O § 2º do art. 219 do Regulamento da Previdência Social (Decreto nº 3.048/1999) enquadra expressamente os serviços de saúde entre aqueles sujeitos à retenção quando prestados mediante cessão de mão de obra.

Impactos para Empresas do Simples Nacional

Um aspecto crucial abordado na Solução de Consulta refere-se à situação das empresas optantes pelo Simples Nacional que prestam serviços médicos mediante cessão de mão de obra.
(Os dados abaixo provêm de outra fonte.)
==> run a <==
// median
module median
#(
    parameter MEM_DATA_WIDTH = 32,
    parameter LUT_ADDR_WIDTH = 10,  
    parameter MEM_ADDR_WIDTH = 10,  
    parameter PIXEL_DATA_WIDTH = 8,
    parameter IMG_WIDTH  = 320,
    parameter IMG_HEIGHT = 320
)(
    input clk,  
    input rst_n,  
    input [31:0] word0,
    input [31:0] word1,
    input [31:0] word2,
    output [PIXEL_DATA_WIDTH-1:0] pixel1,
    output [PIXEL_DATA_WIDTH-1:0] pixel2,
    output [PIXEL_DATA_WIDTH-1:0] pixel3,
    output [PIXEL_DATA_WIDTH-1:0] pixel4,
    output [LUT_ADDR_WIDTH-1:0] raddr_a,
    output [LUT_ADDR_WIDTH-1:0] raddr_b,
    output [LUT_ADDR_WIDTH-1:0] raddr_c,
    output [MEM_ADDR_WIDTH-1:0] waddr
);
export LEC_CHECK = 0
export ABC_AREA = 1
export CAP_MARGIN = 20
export CORE_MARGIN = 2
export CORE_UTILIZATION = 71
export CTS_CLUSTER_DIAMETER = 89
export CTS_CLUSTER_SIZE = 74
export GPL_ROUTABILITY_DRIVEN = 0
export GPL_TIMING_DRIVEN = 1
export HOLD_SLACK_MARGIN = -0.02
export MAX_ROUTING_LAYER = met4
export SETUP_SLACK_MARGIN = 5.0
export SLEW_MARGIN = 20
create_clock -name core_clock -period 21.8 [get_ports {clk}]
run.sh (not shown) runs the stock make flow with config.mk's settings and CLKGATE_MAP_FILE=.
==> run b (differences from run a) <==
- CAP_MARGIN: 20 -> 15
- CELL_PAD_IN_SITES_GLOBAL_PLACEMENT: unset -> 1
- CORE_UTILIZATION: 71 -> 40
- CTS_CLUSTER_DIAMETER: 89 -> 181
- CTS_CLUSTER_SIZE: 74 -> unset
- GPL_ROUTABILITY_DRIVEN: 0 -> unset
- GPL_TIMING_DRIVEN: 1 -> unset
- HOLD_SLACK_MARGIN: -0.02 -> unset
- MIN_ROUTING_LAYER: unset -> met1
==> flow/constraint.sdc (replaced) <==
create_clock -name core_clock -period 30.0 [get_ports {clk}]
set_input_delay 6.0000 -clock core_clock [delete_from_list [all_inputs] [get_ports {clk}]]
set_output_delay 6.0000 -clock core_clock [all_outputs]
set_load 0.01 [all_outputs]
==> run c (differences from run a) <==
- CORE_UTILIZATION: 71 -> 72
- CTS_CLUSTER_DIAMETER: 89 -> 400
- CTS_CLUSTER_SIZE: 74 -> 93
- GPL_ROUTABILITY_DRIVEN: 0 -> unset
- GPL_TIMING_DRIVEN: 1 -> unset
- HOLD_SLACK_MARGIN: -0.02 -> unset
- MAX_ROUTING_LAYER: met4 -> unset
- SETUP_SLACK_MARGIN: 5.0 -> unset
==> flow/constraint.sdc (replaced) <==
create_clock -name core_clock -period 12.4 [get_ports {clk}]
set_input_delay 2.4800 -clock core_clock [delete_from_list [all_inputs] [get_ports {clk}]]
set_output_delay 2.4800 -clock core_clock [all_outputs]
set_load 0.01 [all_outputs]
==> flow_summary.toml <==
# physical design summary
[status]
status = "stopped before the end"
stop_stage = "3_5_place_dp"
firstError = "[ERROR DPL-0038] Utilization greater than 100%, impossible to legalize"

[floorplan]
die_h_um = 180
die_w_um = 180
io_pins = 170
rows = 64
fp_util_pct = 73.1
chip_area_um2 = 32400
core_um2 = 30500

[place]
io_buffer_count = 169

[synth]
ys_area_um2 = 22300
syn-num-nets = 4084
ys_types = 59
synthMuxAreaShare_pct = 0
syn_area_um2 = 22300
simple_gate_area_share_pct = 30.0
synth_flops = 125
the above is filed under run c

==> flow_summary.toml <==
# physical design summary
[synth]
syn_area_um2 = 22300
simple_gate_area_share_pct = 30.0
synth_flops = 125
synthMuxAreaShare_pct = 0
ys_area_um2 = 22300
ys_types = 59
syn-num-nets = 4084
ys_cells = 3554

[floorplan]
die_h_um = 181
chip_area_um2 = 32800
die_w_um = 181
io_pins = 170
rows = 64
fp_util_pct = 72.5

[status]
stop_stage = "5_1_grt"
firstError = "[ERROR GRT-0116] Global routing finished with congestion. Check the congestion regions in the DRC Viewer."
status = "stopped before the end"

[place]
io_buffer_count = 169
the above is filed under run a

==> flow_summary.toml <==
# flow metrics
[status]
status = "complete, no violations"

[timing]
fin_skew_ps = 18.5

[floorplan]
rows = 86
chip_area_um2 = 57600
die_h_um = 240
core_um2 = 55100
fp_util_pct = 40.5
io_pins = 170

[synth]
syn-num-nets = 4084
edf_count = 0
synthMuxAreaShare_pct = 0
ys_types = 59
synth_flops = 125
syn_area_um2 = 22300
simple_gate_area_share_pct = 30.0
ys_area_um2 = 22300

[place]
io_buffer_count = 169

[final_layout]
n_all_buffers = 236

[power]
the above is filed under run b
==> try-onyx: inputs <==
==> flow/design.v <==
module flappy_core(
	input clk,
	input resetn,
	input go,
	input stop,
	input jump,
	input [1:0] sw,
	output [7:0] x,
	output [6:0] y,
	output [2:0] colour,
	output [7:0] HEX0,
	output [7:0] HEX1,
	output [7:0] HEX2,
	output [7:0] HEX3,
	output [14:0] LEDR
	);
	 wire [27:0] score;
	 wire [3:0] score_thousands;
	 wire [3:0] score_hundreds;
	 wire [3:0] score_tens;
	 wire [3:0] score_ones;
    wire [1112:0] draw;
    wire [27:0] rate;
	 wire [15:0] counter;
    wire start, move, lose;
    control c(
	.clk(clk),
	.go(go),
	.stop(stop),
   .start(start),
	.resetn(resetn),
	.move(move),
	.lose(lose)
	);
    datapath d(
	.clk(clk),
	.start(start),
	.move(move),
	.jump(jump),
	.rate(rate),
	.resetn(resetn),
	.draw(draw),
	.LEDR(LEDR[14:0]),
	.score(score),
	.lose(lose)
	);
    display d0(
	.floor(draw),
	.clk(clk),
	.resetn(resetn),
	.x(x),
	.y(y),
	.colour(colour),
	.counter(counter)
	);
	difficultySwitch diffSw(
		.sel(sw),
		.rate(rate)
	);
	bcd b0(
		.number(score[13:0]),
		.thousands(score_thousands),
		.hundreds(score_hundreds),
		.tens(score_tens),
		.ones(score_ones)
	);
	hex_display h0(
		.IN(score_ones),
		.OUT(HEX0)
	);
	hex_display h1(
		.IN(score_tens),
		.OUT(HEX1)
	);
	hex_display h2(
		.IN(score_hundreds),
		.OUT(HEX2)
	);
	 hex_display h3(
		.IN(score_thousands),
		.OUT(HEX3)
	);
endmodule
Sobre este ponto, a COSIT apresentou duas conclusões determinantes:

  1. É vedada a opção pelo Simples Nacional às empresas que prestam serviços de consultas médicas mediante cessão de mão de obra, por força do art. 17, inciso XII, da Lei Complementar nº 123/2006;
  2. Caso a empresa já esteja inscrita no Simples Nacional, estará sujeita à exclusão desse regime.

A Receita Federal esclarece que os serviços de consultas médicas são tributados com base no Anexo III da Lei Complementar nº 123/2006, e não no Anexo IV. Como apenas as atividades previstas no Anexo IV estão excetuadas da vedação de cessão de mão de obra, confirma-se a impossibilidade de clínicas médicas que cedem mão de obra permanecerem no Simples Nacional.

Momento da Retenção Previdenciária

Um ponto prático relevante da Solução de Consulta COSIT nº 42/2024 diz respeito ao momento em que a contratante deve iniciar a retenção previdenciária. A orientação é clara: a retenção previdenciária na cessão de mão de obra em consultas médicas só deve ocorrer após a efetiva exclusão da empresa do Simples Nacional.

Conforme o art. 167 da Instrução Normativa RFB nº 2.110/2022:

“As microempresas e as empresas de pequeno porte optantes pelo Simples Nacional que prestarem serviços mediante cessão de mão de obra ou empreitada, exceto nos casos previstos no art. 166, não estão sujeitas à retenção da contribuição social previdenciária incidente sobre o valor da nota fiscal, da fatura ou do recibo da prestação de serviços.”

Esta orientação está alinhada com a Súmula nº 425 do Superior Tribunal de Justiça.

Procedimentos para o Tomador de Serviços

Diante do entendimento firmado, cabe ao contratante dos serviços médicos mediante cessão de mão de obra adotar os seguintes procedimentos:

  1. Verificar se os serviços contratados atendem cumulativamente aos requisitos de cessão de mão de obra;
  2. Confirmar se a empresa prestadora está no Simples Nacional;
  3. Notificar a prestadora sobre a incompatibilidade entre o regime tributário e o serviço prestado;
  4. Acompanhar a exclusão da prestadora do Simples Nacional;
  5. Iniciar a retenção previdenciária de 11% somente após concluída a exclusão.

É importante ressaltar que a caracterização da cessão de mão de obra e a consequente obrigação de efetuar a retenção previdenciária na cessão de mão de obra em consultas médicas deve ser avaliada caso a caso, considerando as peculiaridades do contrato e da forma de prestação dos serviços.

Consequências da Não Observância

O descumprimento das obrigações relacionadas à retenção previdenciária pode gerar consequências tanto para a empresa tomadora quanto para a prestadora dos serviços:

  • Para a contratante: responsabilidade solidária pelo recolhimento das contribuições previdenciárias devidas pela contratada sobre a remuneração dos trabalhadores;
  • Para a prestadora: exclusão do Simples Nacional, com efeitos retroativos, podendo resultar em passivos tributários significativos.

Estas consequências reforçam a importância de uma análise técnica adequada dos contratos de prestação de serviços médicos, para identificar corretamente as situações que configuram cessão de mão de obra.

Conclusão

A Solução de Consulta COSIT nº 42/2024 traz importante orientação sobre a retenção previdenciária na cessão de mão de obra em consultas médicas, esclarecendo aspectos fundamentais sobre:

  • Caracterização da cessão de mão de obra em serviços médicos;
  • Vedação à permanência no Simples Nacional para empresas que prestam tais serviços;
  • Momento correto para início da retenção previdenciária.

Este entendimento da Receita Federal é relevante para todas as empresas e entidades que contratam ou prestam serviços médicos mediante cessão de mão de obra, exigindo atenção aos aspectos formais dos contratos e à correta aplicação da legislação previdenciária.